Der jüngste Andrang bei den Emissionen könnte von dem Wunsch der Kreditnehmer getrieben gewesen sein, sich attraktive Finanzierungskonditionen zu sichern, bevor die Kosten weiter steigen, sagte Venizelos. Und trotz des September-Ansturms - bei dem Unternehmen wie Heineken, Orange und Vodafone Group an den Markt gegangen waren - haben sich die Emissionen im Jahr 2018 verlangsamt.

Bis zum 26. September dieses Jahres belief sich der Umsatz von auf Euro lautenden Investment-Grade-Anleihen von Nicht-Finanz-Unternehmen auf rund 179 Milliarden Euro, 13 Prozent weniger als im gleichen Zeitraum des Vorjahres, zeigen von Bloomberg zusammengestellte Daten.

USA in Führung

Auf dem US-Markt ist der Zinszyklus weiter fortgeschritten als in Europa, und die Refinanzierungslücke wurde bereits Anfang des Jahres geschlossen. Dies erklärt, warum viele US-amerikanische Investment-Grade-Emissionen in diesem Jahr eher auf Ereignisse wie Fusionen und Übernahmen, als auf Refinanzierungen zurückzuführen waren.

In Europa haben sich die durchschnittlichen Finanzierungskosten zusammen mit dem Zinsanstieg erhöht, und die Kreditspreads wurden größer. Die fünfjährige deutsche Staatsrendite ist im vergangenen Monat von minus 0,23 Prozent auf minus 0,07 Prozent gestiegen, und Kreditspreads haben sich in diesem Jahr um fast 30 Basispunkte auf 114 Basispunkte ausgeweitet. Dies hat die Renditen von Euro-Unternehmensanleihen auf den höchsten Stand seit Anfang 2016 getrieben, zeigen die Bloomberg Barclays Indizes.

Steigende Zinsen

Der Trend steigender Zinsen hat letzte Woche durch Äußerungen des Präsidenten der Europäische Zentralbank, Mario Draghi, wonach der Anstieg der zugrundeliegenden Inflation "relativ kräftig" sei, einen neuen Schub bekommen und möglicherweise Argumente für eine Anhebung Ende nächsten Jahres geliefert. Die EZB fährt im Oktober die Wertpapierkäufe zurück und plant, ihr Anleihekaufprogramm zum Jahresende zu beenden.

Allerdings dürfte die Straffung der EZB nicht sehr weit führen. Höhere Zinsen könnten eine Rally des Euro entfesseln, die das Wirtschaftswachstum untergräbt, und Forderungen nach einer Ankurbelungen der Wirtschaft durch die Zentralbank sind immer in Reichweite.

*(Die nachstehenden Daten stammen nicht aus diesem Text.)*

Context: an optimization exercise on an open-source flow, tuned for small area, a short achievable clock period and few clock cycles per item. The choices shown serve that exercise and are no tape-out recipe.
Only simulation tests tie the RTL to the original design; equivalence was not proved.
Power figures rest on the tool's default switching activity, not on a simulated workload.

### run.sh
#!/bin/bash
# synth_recipe.tcl (not shown) runs the flow's synth.tcl, then flattens the netlist and writes it again
# the make line also repeats each setting of config.mk as NAME=value (left out here)
make -C /OpenROAD-flow-scripts/flow DESIGN_CONFIG=/design/flow/config.mk WORK_HOME=/design/flow/orfs CLKGATE_MAP_FILE= SYNTH_SCRIPT=/design/flow/synth_recipe.tcl finish
### constraint.sdc
create_clock -name core_clock -period 7.0 [get_ports {clk}]
set_input_delay 1.4000 -clock core_clock [delete_from_list [all_inputs] [get_ports {clk}]]
set_output_delay 1.4000 -clock core_clock [all_outputs]
set_load 0.01 [all_outputs]
### config.mk
export PLATFORM = sky130hd
export DESIGN_NAME = page_table_lru_evictor_top
export DESIGN_NICKNAME = page_table_lru_evictor_top
export VERILOG_FILES = /design/flow/design.v
export SDC_FILE = /design/flow/constraint.sdc
export NUM_CORES = 4
export LEC_CHECK = 0
export CAP_MARGIN = 20
export CORE_MARGIN = 2
export CORE_UTILIZATION = 30
export CTS_BUF_LIST = sky130_fd_sc_hd__clkbuf_16
export CTS_CLUSTER_DIAMETER = 80
export CTS_CLUSTER_SIZE = 30
export SETUP_SLACK_MARGIN = 4.4
export SLEW_MARGIN = 20
### design.v
`timescale 1ns / 1ps
`default_nettype none
package ptle_pkg;
	typedef enum logic [2:0] {
		OP_FIND   = 3'd0,
		OP_ADD    = 3'd1,
		OP_REMOVE = 3'd2,
		OP_TOUCH  = 3'd3,
		OP_UNLINK = 3'd4,
		OP_EVICT  = 3'd5
	} op_t;
	localparam logic [1:0] ST_OK      = 2'd0;
	localparam logic [1:0] ST_MISS    = 2'd1;
	localparam logic [1:0] ST_EMPTY   = 2'd2;
	localparam logic [1:0] ST_PINNED  = 2'd3;
	localparam int FILE_W = 8;
	localparam int PAGE_W = 16;
	localparam int MASK_W = 16;
endpackage
`default_nettype wire
`timescale 1ns / 1ps
`default_nettype none
module ptle_cell (
	input  wire                            clk,
	input  wire                            arst_n,
	input  wire [ptle_pkg::FILE_W-1:0]     wr_file,
	input  wire [ptle_pkg::PAGE_W-1:0]     wr_page,
	input  wire [ptle_pkg::FILE_W-1:0]     cmp_file,
	input  wire [ptle_pkg::PAGE_W-1:0]     cmp_page,
	input  wire                            wr_key,
	input  wire                            clr_valid,
	output logic                           eq,
	output logic                           valid,
	output logic [ptle_pkg::FILE_W-1:0]    kfile,
	output logic [ptle_pkg::PAGE_W-1:0]    kpage
);
	logic valid_q;
	logic [ptle_pkg::FILE_W-1:0] file_q;
	logic [ptle_pkg::PAGE_W-1:0] page_q;
	always_ff @(posedge clk or negedge arst_n) begin
		if (!arst_n) valid_q <= 1'b0;
		else if (wr_key) valid_q <= 1'b1;
		else if (clr_valid) valid_q <= 1'b0;
	end
	always_ff @(posedge clk) begin
		if (wr_key) begin
			file_q <= wr_file;
			page_q <= wr_page;
		end
	end
	assign eq    = file_q == cmp_file && page_q == cmp_page;
	assign valid = valid_q;
	assign kfile = file_q;
	assign kpage = page_q;
endmodule
`default_nettype wire
`timescale 1ns / 1ps
`default_nettype none
module page_table_lru_evictor_top (
	input  wire         clk,
	input  wire         arst_n,
	input  wire         in_valid,
	output logic        in_ready,
	input  wire  [2:0]  opcode,
	input  wire  [7:0]  file_id,
	input  wire  [15:0] page_number,
	input  wire  [3:0]  frame,
	input  wire  [15:0] pinned_mask,
	input  wire  [15:0] dirty_mask,
	output logic        out_valid,
	input  wire         out_ready,
	output logic [1:0]  status,
	output logic [3:0]  frame_out,
	output logic [7:0]  victim_file_id,
	output logic [15:0] victim_page_number,
	output logic        needs_writeback
);
	localparam int N = 16;
	logic        s1_v;
	logic [2:0]  op_q;
	logic [7:0]  fid_q;
	logic [15:0] pg_q;
	logic [3:0]  fr_q;
	logic [15:0] dirty_q;
	logic [N-1:0] eq_q;       
	logic        peq_q;      
	logic        padd_q;     
	logic [3:0]  pfr_q;      
	logic [N-1:0] vic_q;      
	logic        vfound_q;   
	logic        vlisted_q;  
	logic        busy_q;     
	logic        ready;      
	logic        exec;       
	logic        skid_v;
	assign in_ready = !busy_q;
	assign ready = !(s1_v && out_valid && skid_v);
	assign exec = s1_v && ready;
	logic is_find, is_add, is_remove, is_touch, is_unlink, is_evict;
	assign is_find   = op_q == ptle_pkg::OP_FIND;
	assign is_add    = op_q == ptle_pkg::OP_ADD;
	assign is_remove = op_q == ptle_pkg::OP_REMOVE;
	assign is_touch  = op_q == ptle_pkg::OP_TOUCH;
	assign is_unlink = op_q == ptle_pkg::OP_UNLINK;
	assign is_evict  = op_q == ptle_pkg::OP_EVICT;
	logic [N-1:0] fsel;
	assign fsel = N'(1) << fr_q;
	logic [N-1:0] eq_in, kvalid, wr_key, clr_valid;
	logic [7:0]  kfile [N];
	logic [15:0] kpage [N];
	for (genvar g = 0; g < N; g++) begin : g_cell
		ptle_cell u_cell (
			.clk(clk), .arst_n(arst_n),
			.wr_file(fid_q), .wr_page(pg_q),
			.cmp_file(file_id), .cmp_page(page_number),
			.wr_key(wr_key[g]), .clr_valid(clr_valid[g]),
			.eq(eq_in[g]), .valid(kvalid[g]), .kfile(kfile[g]), .kpage(kpage[g])
		);
	end
	logic [N-1:0] match, first;
	logic hit;
	always_comb begin
		for (int i = 0; i < N; i++)
			match[i] = kvalid[i] && (padd_q && pfr_q == 4'(i) ? peq_q : eq_q[i]);
	end
	assign first = match & ~(match - 1'b1);
	assign hit = |match;
	logic [3:0] hit_idx;
	always_comb begin
		hit_idx = '0;
		for (int i = 0; i < N; i++)
			if (first[i]) hit_idx = hit_idx | 4'(i);
	end
	logic ev_ok;
	assign ev_ok = vfound_q;
	logic [N-1:0] on_q, on_n;
	always_comb begin
		on_n = on_q;
		if (exec) begin
			if (is_touch) on_n = on_q | fsel;
			else if (is_unlink) on_n = on_q & ~fsel;
			else on_n = on_q & ~vic_q;
		end
	end
	logic [N-1:0] tsel;
	logic [N*N-1:0] newer_q, newer_n, newer;
	assign tsel = exec && is_touch ? fsel : '0;
	always_comb begin
		newer_n = newer_q;
		newer = '0;
		for (int i = 0; i < N; i++)
			for (int j = 0; j < N; j++)
				if (i < j) begin
					newer_n[i*N+j] = tsel[i] || (newer_q[i*N+j] && !tsel[j]);
					newer[i*N+j] = newer_n[i*N+j];
				end else if (i > j) begin
					newer[i*N+j] = !newer_n[j*N+i];
				end
	end
	logic [N-1:0] cand, vic_in;
	assign cand = opcode == ptle_pkg::OP_EVICT ? on_n & ~pinned_mask : '0;
	always_comb begin
		for (int v = 0; v < N; v++) begin
			vic_in[v] = cand[v];
			for (int j = 0; j < N; j++)
				if (j != v && cand[j] && !newer[j*N+v]) vic_in[v] = 1'b0;
		end
	end
	always_ff @(posedge clk or negedge arst_n) begin
		if (!arst_n) on_q <= '0;
		else on_q <= on_n;
	end
	for (genvar i = 0; i < N; i++) begin : g_row
		for (genvar j = i + 1; j < N; j++) begin : g_col
			always_ff @(posedge clk) newer_q[i*N+j] <= newer_n[i*N+j];
		end
	end
	always_ff @(posedge clk) begin
		if (ready) begin
			op_q      <= opcode;
			fid_q     <= file_id;
			pg_q      <= page_number;
			fr_q      <= frame;
			dirty_q   <= dirty_mask;
			eq_q      <= eq_in;
			peq_q     <= fid_q == file_id && pg_q == page_number;
			padd_q    <= s1_v && is_add;
			pfr_q     <= fr_q;
			vic_q     <= vic_in;
			vfound_q  <= |cand;
			vlisted_q <= |on_n;
		end
	end
	logic [N-1:0] skid_sel;   
	logic [1:0] skid_st;
	logic [3:0] skid_fr;
	logic       skid_wb;
	logic [N-1:0] ksel;
	always_comb begin
		if (skid_v) ksel = skid_sel;
		else ksel = vic_q & kvalid;
	end
	logic [3:0]  vidx;
	logic [7:0]  vfile;
	logic [15:0] vpage;
	logic        vdirty;
	always_comb begin
		vidx = '0; vfile = '0; vpage = '0;
		for (int i = 0; i < N; i++) begin
			if (vic_q[i]) vidx = vidx | 4'(i);
			if (ksel[i]) begin
				vfile = vfile | kfile[i];
				vpage = vpage | kpage[i];
			end
		end
	end
	assign vdirty = |(vic_q & dirty_q);
	assign wr_key = exec && is_add ? fsel : '0;
	assign clr_valid = exec && is_remove ? first : exec ? vic_q : '0;
	logic [1:0]  r_st;
	logic [3:0]  r_fr;
	logic        r_wb;
	always_comb begin
		r_st = ptle_pkg::ST_OK;
		r_fr = '0;
		r_wb = 1'b0;
		if (is_find || is_remove) begin
			if (!hit) r_st = ptle_pkg::ST_MISS;
			else if (is_find) r_fr = hit_idx;
		end else if (is_evict) begin
			if (!vlisted_q) r_st = ptle_pkg::ST_EMPTY;
			else if (!vfound_q) r_st = ptle_pkg::ST_PINNED;
			else begin
				r_fr = vidx;
				r_wb = vdirty;
			end
		end
	end
	logic pop;
	assign pop = out_valid && out_ready;
	logic s1_v_n, out_valid_n, skid_v_n;
	always_comb begin
		s1_v_n = ready ? in_valid : s1_v;
		out_valid_n = out_valid;
		skid_v_n = skid_v;
		if (pop) begin
			out_valid_n = skid_v || exec;
			skid_v_n = 1'b0;
		end else if (exec) begin
			if (out_valid) skid_v_n = 1'b1;
			else out_valid_n = 1'b1;
		end
	end
	always_ff @(posedge clk or negedge arst_n) begin
		if (!arst_n) begin
			s1_v      <= 1'b0;
			busy_q    <= 1'b0;
			out_valid <= 1'b0;
			skid_v    <= 1'b0;
		end else begin
			s1_v      <= s1_v_n;
			busy_q    <= s1_v_n && out_valid_n && skid_v_n;
			out_valid <= out_valid_n;
			skid_v    <= skid_v_n;
		end
	end
	always_ff @(posedge clk) begin
		if (!out_valid || out_ready) begin
			if (skid_v) {status, frame_out, needs_writeback} <= {skid_st, skid_fr, skid_wb};
			else {status, frame_out, needs_writeback} <= {r_st, r_fr, r_wb};
			victim_file_id <= vfile;
			victim_page_number <= vpage;
		end
		if (!skid_v && out_valid && !out_ready) begin
			{skid_st, skid_fr, skid_wb} <= {r_st, r_fr, r_wb};
			skid_sel <= ksel;
		end
	end
endmodule
`default_nettype wire
==> results by group, run 1 <==
Hold path
  • Hold Path Sink: newer_q[46]$_DFF_P_
  • Hold Path Class: flip-flop to flip-flop
  • Hold path start: newer_q[46]$_DFF_P_
  • WHS Path Cells: 2

CTS
  • CTS clk-pin slew, worst paths: 120 ps
  • TritonCTS clock tree: built
  • Post-CTS Hold Fix Bufs: 0
  • H-tree levels: 1
  • Number of CTS-inserted buffers: 28
  • Clk latency of the worst-skew pair: 690 ps
  • CTS root buf: clkbuf_16
  • Max Root-Sink Buffers: 3
  • Clk sinks: 681

STA
  • Clk_skew: 33.9 ps
  • Fin Setup TNS: 0 ps
  • Achievable clock frequency: 0.330 GHz
  • Tmin final: 3030 ps
  • Final Hold Viols: 0
  • Slew HR: 34.6%
  • Max Slew Vio Count: 0
  • Crit share post-route: 43.3%
  • RSZ-0062 raised after global routing: yes
  • Final-report setup violation count: 0
  • Slew @ Worst Pin: 982 ps

Global route
  • First-pass GRT wire length: 179000 um
  • Grt total ovfl: 0
  • Gr usage total: 24.0%
  • Pin count of the biggest net entering global routing: 46
  • Vias in the first global route: 23000
  • Initial antenna violation count: 11

Setup path
  • Crit Path Class: flip-flop to flip-flop
  • Critical Path Sink Type: flip-flop
  • Reg-to-Reg Start: padd_q$_DFFE_PN_
  • Critical path required time: 7580 ps
  • Reg2reg path depth: 9
  • Critical R2R Capture: g_cell[10].u_cell.valid_q$_DFFE_PN0P_
  • Startpoint types: flip-flop
  • Critical Path AT: 3610 ps
  • R2r setup slk: 3970 ps
  • Critical-path maximum fanout: 4

Synthesis
  • Post-Syn Nets: 2504
  • Seq/Total Area, Yosys: 62.4%
  • Syn avg cell area: 12.5 um2
  • Primary FF master, synth: edfxtp_1
  • Synthesized netlist cell count: 2437
  • Netlist cell types: 76
  • EDFF count, synth: 525
  • FFs w/ async S/R, synth: 5.29%
  • Yosys warnings: 4
  • Mapped Area: 30600 um2
  • #FFs+latches synth: 681

Die
  • Die area: 104000 um2
  • Die height: 323 um
  • Die width: 323 um
  • CORE AREA: 101000 um2
  • Initial Util: 30.1%
  • Ports: 100
  • Std cell rows: 117

Detailed routing
  • First drt pass iteration count: 5
  • DRC violations left: 0
  • ANT nets after route: 0
  • WL/cell: 31.1 um
  • WL final: 130000 um
  • Vias post-DR: 24500
  • DR iter-0 viols: 3664
  • Vias per Instance: 5.83

Placement
  • DP Cell Count: 3822
  • IO buf count: 99
  • Final GP Congestion: 0.990
  • HPWL after DPL: 81100 um
  • Placement Cell Area: 33500 um2

Layout
  • Core Util, Final: 39.2%
  • Final nets: 2874
  • Layout cells sized above 1: 30.1%
  • Syn-to-layout area delta: 30.2%
  • Post-Layout Cell Count: 4199
  • Fin area: 39800 um2

Pwr
  • Leakage: 14.4 nW
  • Maximum vdd drop: 0.232 mV
  • Power Total: 9.33 mW
  • Power per cell area: 235 nW/um2

Job
  • Maxcap violations: 0

Run status
  • Status: timing/DRC/antenna clean
## state kept, by name (all words and copies together) (netlist names), 8 cells and up
| name | flops |
|---|---|
| victim_file_id | 8 |
| dirty_q | 16 |
| g_cell.u_cell.file_q | 128 |
| eq_q | 16 |
| skid_sel | 16 |
| newer_q | 120 |
| vic_q | 16 |
| pg_q | 16 |
| g_cell.u_cell.valid_q | 16 |
| on_q | 16 |
| g_cell.u_cell.page_q | 256 |
| fid_q | 8 |
| victim_page_number | 16 |
## where the power goes
| part | total (mW) | switching [mW] | internal (mW) |
|---|---|---|---|
| clock | 2.10 | 1.34 | 0.763 |
| combinational | 2.14 | 1.38 | 0.754 |
| sequential | 5.09 | 0.287 | 4.81 |
## critical path, cell delays in order (launching register included)
cell,delay (ps)
edfxtp_1,510
or3b_4,450
buf_6,130
o311ai_4,250
o41ai_4,170
nor4_4,240
nand3_4,130
or3_4,420
or4_1,420
a31o_1,230
## metal layers
metal	part of all wire, %	global-route usage, %	up-vias
met3	12	5.86	412
met4	6.2	11.6	12
met1	38	31.8	12300
met2	44	36.9	1846
li1	-	-	9959
met5	0.053	0	-
## worst max path at each step
stage,cells past startpoint,startpoint,end
floorplan,4,out_valid$_DFF_PN0_,g_cell[4].u_cell.file_q[0]$_DFFE_PP_
global placement,5,file_id[4],eq_q[8]$_DFFE_PN_
detailed placement,6,opcode[0],vic_q[2]$_SDFFCE_PP0N_
CTS,8,padd_q$_DFFE_PN_,g_cell[10].u_cell.valid_q$_DFFE_PN0P_
global route,9,padd_q$_DFFE_PN_,g_cell[10].u_cell.valid_q$_DFFE_PN0P_
finish,9,padd_q$_DFFE_PN_,g_cell[10].u_cell.valid_q$_DFFE_PN0P_
## synth_stat cells, drive strengths merged (11+ instances only)
cell type | count | area [um2]
o221ai | 15 | 131
mux2 | 11 | 124
nor2 | 71 | 267
o21ai | 52 | 260
nor4 | 89 | 572
nand4 | 85 | 532
o22ai | 34 | 213
a22oi | 37 | 278
a21oi | 73 | 365
o211ai | 13 | 97.6
and2 | 14 | 87.6
a221oi | 108 | 946
dfxtp | 120 | 2400
inv | 74 | 278
xor2 | 272 | 2380
dfrtp | 36 | 901
nor3 | 26 | 130
clkbuf | 139 | 522
xnor2 | 136 | 1190
nand3 | 20 | 113
a22o | 100 | 876
edfxtp | 525 | 15800
nand2 | 237 | 890
a211oi | 16 | 120
## layout by cell type, fill, tap and decap left out, drive strengths merged, types with 52 or more instances in the layout
master / count
nor4: 89
a22o: 100
o21ai: 52
edfxtp: 525
a221oi: 108
nor2: 72
dfxtp: 120
xor2: 272
xnor2: 136
buf: 415
nand4: 85
nand2: 239
inv: 92
a21oi: 73
## cell families (layout without fill, tap and decap cells)
logic type,Yosys count,after routing,synth area share (%)
and+or+nand+nor,603,609,10.0
muxes,19,19,0.668
other,0,3,0
buffers and inverters,220,605,2.75
xor gates and xnor gates,408,408,11.7
AOI/OAI and AO/OA,506,506,12.4
DFF,681,681,62.4
## layout make-up
cell class | count | area [um2]
fill | 9474 | 61700
antenna | 3 | 7.51
inverter | 74 | 278
clock inverter | 23 | 154
timing repair buffer | 480 | 4590
clock buffer | 28 | 701
tap | 1368 | 1710
multi-input combinational | 1542 | 13300
sequential | 681 | 19100
## stage by stage
| stage | hold WS, ps | setup slack (ps) |
|---|---|---|
| 6_report | 488 | 3970 |
| 5_1_grt | 507 | 3920 |
| 4_1_cts | 490 | 3980 |
| 3_5_place_dp | 460 | 2370 |
| 3_3_place_gp | 452 | 2350 |
| 2_1_floorplan | 432 | 3970 |
## timing repair
item,in CTS,in global routing
gates resized for setup,595,189
pin swaps,115,113
buffers inserted,217,94
cloned,11,1
endpoints found under the setup margin,567,327
Testbench counts, summed over its fixed seeds: cycles 32,016, items 32,000.
==> inputs of run 2 (changes only) <==
--- a/config.mk
+++ b/config.mk
@@ -8,8 +8,5 @@
 export CAP_MARGIN = 20
 export CORE_MARGIN = 2
 export CORE_UTILIZATION = 30
-export CTS_BUF_LIST = sky130_fd_sc_hd__clkbuf_16
-export CTS_CLUSTER_DIAMETER = 80
-export CTS_CLUSTER_SIZE = 30
 export SETUP_SLACK_MARGIN = 4.4
 export SLEW_MARGIN = 20
==> run 2 against run 1 <==
Via count grew 0.31%. Power grew 17%. Area after synthesis is the same. Flip-flop and latch count is the same. Cell area grew 2.5%. Maximum frequency shrank 2.2%. Non-clock buffer count shrank 31. Final cell count grew 0.83%. Sequential share of layout area shrank 1.2 points. Hold slack lost 20 ps. Core utilization grew 0.98 points. Die area is the same. Largest cell class unchanged. Highest routed layer unchanged.
==> results by group, run 2 <==
Detailed routing
  • Vias per Instance: 5.80
  • WL final: 131000 um
  • Vias post-DR: 24600
  • WL/cell: 30.9 um
  • ANT nets after route: 0
  • DR iter-0 viols: 3631
  • DRC violations left: 0
  • First drt pass iteration count: 5

Global route
  • Grt met3 use: 6.30%
  • M1 GR Usage: 31.4%
  • First-pass GRT wire length: 179000 um
  • Gr usage total: 24.2%
  • Met2 Resource Use GR: 37.4%
  • Vias in the first global route: 23300
  • Pin count of the biggest net entering global routing: 46
  • Grt total ovfl: 0
  • Initial antenna violation count: 11
  • Layer with the highest usage: met2

Die
  • CORE AREA: 101000 um2
  • Die width: 323 um
  • Std cell rows: 117
  • Initial Util: 30.1%
  • Ports: 100
  • Die area: 104000 um2
  • Die height: 323 um

Synthesis
  • Yosys warnings: 4
  • Largest family of logic cells by synthesized area: compound AO/OA/AOI/OAI gates
  • Seq/Total Area, Yosys: 62.4%
  • Primary FF master, synth: edfxtp_1
  • Netlist cell types: 76
  • Count leader, synth: edfxtp_1
  • Post-Synth Adder-Cell Area: 0%
  • Post-synthesis mux area share: 0.668%
  • XOR/XNOR Fraction of Synth Area: 11.7%
  • FFs w/ async S/R, synth: 5.29%
  • EDFF count, synth: 525
  • Compound-Gate Fraction of Synth Area: 12.4%
  • Post-Synth Simple-Gate Area: 10.0%
  • Post-synth top cells: edfxtp_1, xor2_1, nand2_1
  • Dominant cells by area after synthesis: edfxtp_1, dfxtp_1, xor2_1
  • Synth top area share: 51.6%
  • Cell taking the most area after synthesis: edfxtp_1
  • #FFs+latches synth: 681
  • Syn avg cell area: 12.5 um2
  • Mapped Area: 30600 um2
  • Synthesized netlist cell count: 2437
  • Post-Syn Nets: 2504

Setup path
  • Critical Path Sink Type: flip-flop
  • Critical R2R Capture: g_cell[10].u_cell.valid_q$_DFFE_PN0P_
  • Critical-path maximum fanout: 5
  • Critical path required time: 7510 ps
  • Critical Path AT: 3610 ps
  • Reg2reg path depth: 9
  • Startpoint types: flip-flop
  • Reg-to-Reg Start: padd_q$_DFFE_PN_
  • Crit Path Class: flip-flop to flip-flop
  • R2r setup slk: 3900 ps

CTS
  • Number of CTS-inserted buffers: 68
  • Max Root-Sink Buffers: 3
  • H-tree levels: 3
  • CTS clk-pin slew, worst paths: 60 ps
  • Clk sinks: 681
  • Clk latency of the worst-skew pair: 640 ps
  • CTS root buf: clkbuf_16
  • TritonCTS clock tree: built
  • Post-CTS Hold Fix Bufs: 0

Pwr
  • Power Total: 11.0 mW
  • Power per cell area: 269 nW/um2
  • Leakage: 14.8 nW
  • Maximum vdd drop: 0.176 mV

Hold path
  • Hold path start: newer_q[30]$_DFF_P_
  • WHS Path Cells: 2
  • Hold Path Sink: newer_q[30]$_DFF_P_
  • Hold Path Class: flip-flop to flip-flop

Layout
  • Fill cell count: 9345
  • Top reg by flops: g_cell.u_cell.page_q
  • Biggest regs: g_cell.u_cell.page_q (256), g_cell.u_cell.file_q (128), newer_q (120)
  • Layout cells sized above 1: 30.4%
  • Multi-input gate area in the final layout: 13200 um2
  • Syn-to-layout area delta: 33.4%
  • Max reg flops: 256
  • Commonest non-fill, non-tap cell in the layout: edfxtp_1
  • Register area: 19100 um2
  • Post-Layout Cell Count: 4234
  • Core Util, Final: 40.2%
  • Final nets: 2879
  • Most frequent cells in the layout: edfxtp_1, xor2_1, buf_4, nand2_1, xnor2_1

STA
  • Fin Setup TNS: 0 ps
  • Slew HR: 35.5%
  • RSZ-0062 raised after global routing: yes
  • Final Hold Viols: 0
  • Slew @ Worst Pin: 968 ps
  • Max Slew Vio Count: 0
  • Crit share post-route: 44.2%
  • Clk_skew: 29.5 ps
  • Tmin final: 3100 ps
  • Achievable clock frequency: 0.323 GHz
  • Final-report setup violation count: 0

Placement
  • IO buf count: 99
  • DP Cell Count: 3822
  • HPWL after DPL: 81100 um
  • Final GP Congestion: 0.990

Job
  • Maxcap violations: 0

Run status
  • Status: timing/DRC/antenna clean
==> run 2: cell types whose count changed in the layout (fill, tap and decap cells not counted), sizes merged, moves of 2 or more <==
cell,delta
buf,-31
bufinv,+6
clkbuf,+66
clkdlybuf4s50,-2
clkinv,+20
dlymetal6s2s,-2
inv,-15
nand2,-2
==> run 2: logic make-up after synthesis <==
kind of cell	count (synthesis)
AO/OA/AOI/OAI	506
flip-flops	681
AND/OR/NAND/NOR	603
multiplexers	19
XOR/XNOR	408
buffers and inverters	220
==> run 2: cell type report <==
type / instances / area share (%)
inverters: 74 / 0.681
diodes: 2 / 0.0123
well taps: 1368 / 4.20
repair buffers: 449 / 10.5
clock buffers: 89 / 4.67
clock inverters: 33 / 0.847
multi-input cells: 1538 / 32.3
flip-flops and latches: 681 / 46.8
==> run 2: worst max-delay path by stage <==
| stage | from | endpoint | depth (start not counted) |
|---|---|---|---|
| finish | padd_q$_DFFE_PN_ | g_cell[10].u_cell.valid_q$_DFFE_PN0P_ | 9 |
| global route | pfr_q[3]$_DFFE_PN_ | g_cell[10].u_cell.valid_q$_DFFE_PN0P_ | 9 |
| CTS | padd_q$_DFFE_PN_ | g_cell[10].u_cell.valid_q$_DFFE_PN0P_ | 8 |
| detailed placement | opcode[0] | vic_q[2]$_SDFFCE_PP0N_ | 6 |
| global placement | file_id[4] | eq_q[8]$_DFFE_PN_ | 5 |
| floorplan | out_valid$_DFF_PN0_ | g_cell[4].u_cell.file_q[0]$_DFFE_PP_ | 4 |
==> run 2: report_power, final <==
part           leakage (nW)  internal (mW)  switching, mW  total, mW
clock network          1.10           2.15           1.62       3.77
logic                  7.29          0.717           1.36       2.08
registers              6.36           4.81          0.291       5.11
==> run 2: critical path: stages, from the launching register on <==
cell and delay, ps:
edfxtp_1 470, or3b_4 460, buf_4 160, o311ai_4 260, o41ai_4 180, nor4_4 240
nand3_4 130, or3_4 430, or4_1 420, a31o_1 230
==> run 2: layer usage <==
layer	wire length [um]	part of all wire, %
met5	102	0.078
met2	57500	44
met4	8360	6.4
met3	15700	12
met1	49100	38
==> run 2: repair_timing <==
item                       4_1_cts  5_1_grt
resized for setup              594      198
gates cloned                     7        3
setup buffers                  211       67
setup endpoints to repair      568      445
pin swaps                      130      100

Die EZB wird es auch nicht riskieren, die Kreditbedingungen in der Region zu erschüttern und ein "Taper Tantrum", wie 2013 auf den US-Märkten, auszulösen, als die Investoren hastig Bestände abstießen, nachdem die Federal Reserve angekündigt hatte, dass sie nicht länger Anleihen kaufen würde.

"Die EZB versucht, ein Taper Tantrum á la Fed zu vermeiden. Sie kommunizieren sehr deutlich im Voraus", sagte Gilles Pradere, ein Portfoliomanager bei RAM Active Investments mit Sitz in Genf, das rund 4,3 Milliarden Euro verwaltet.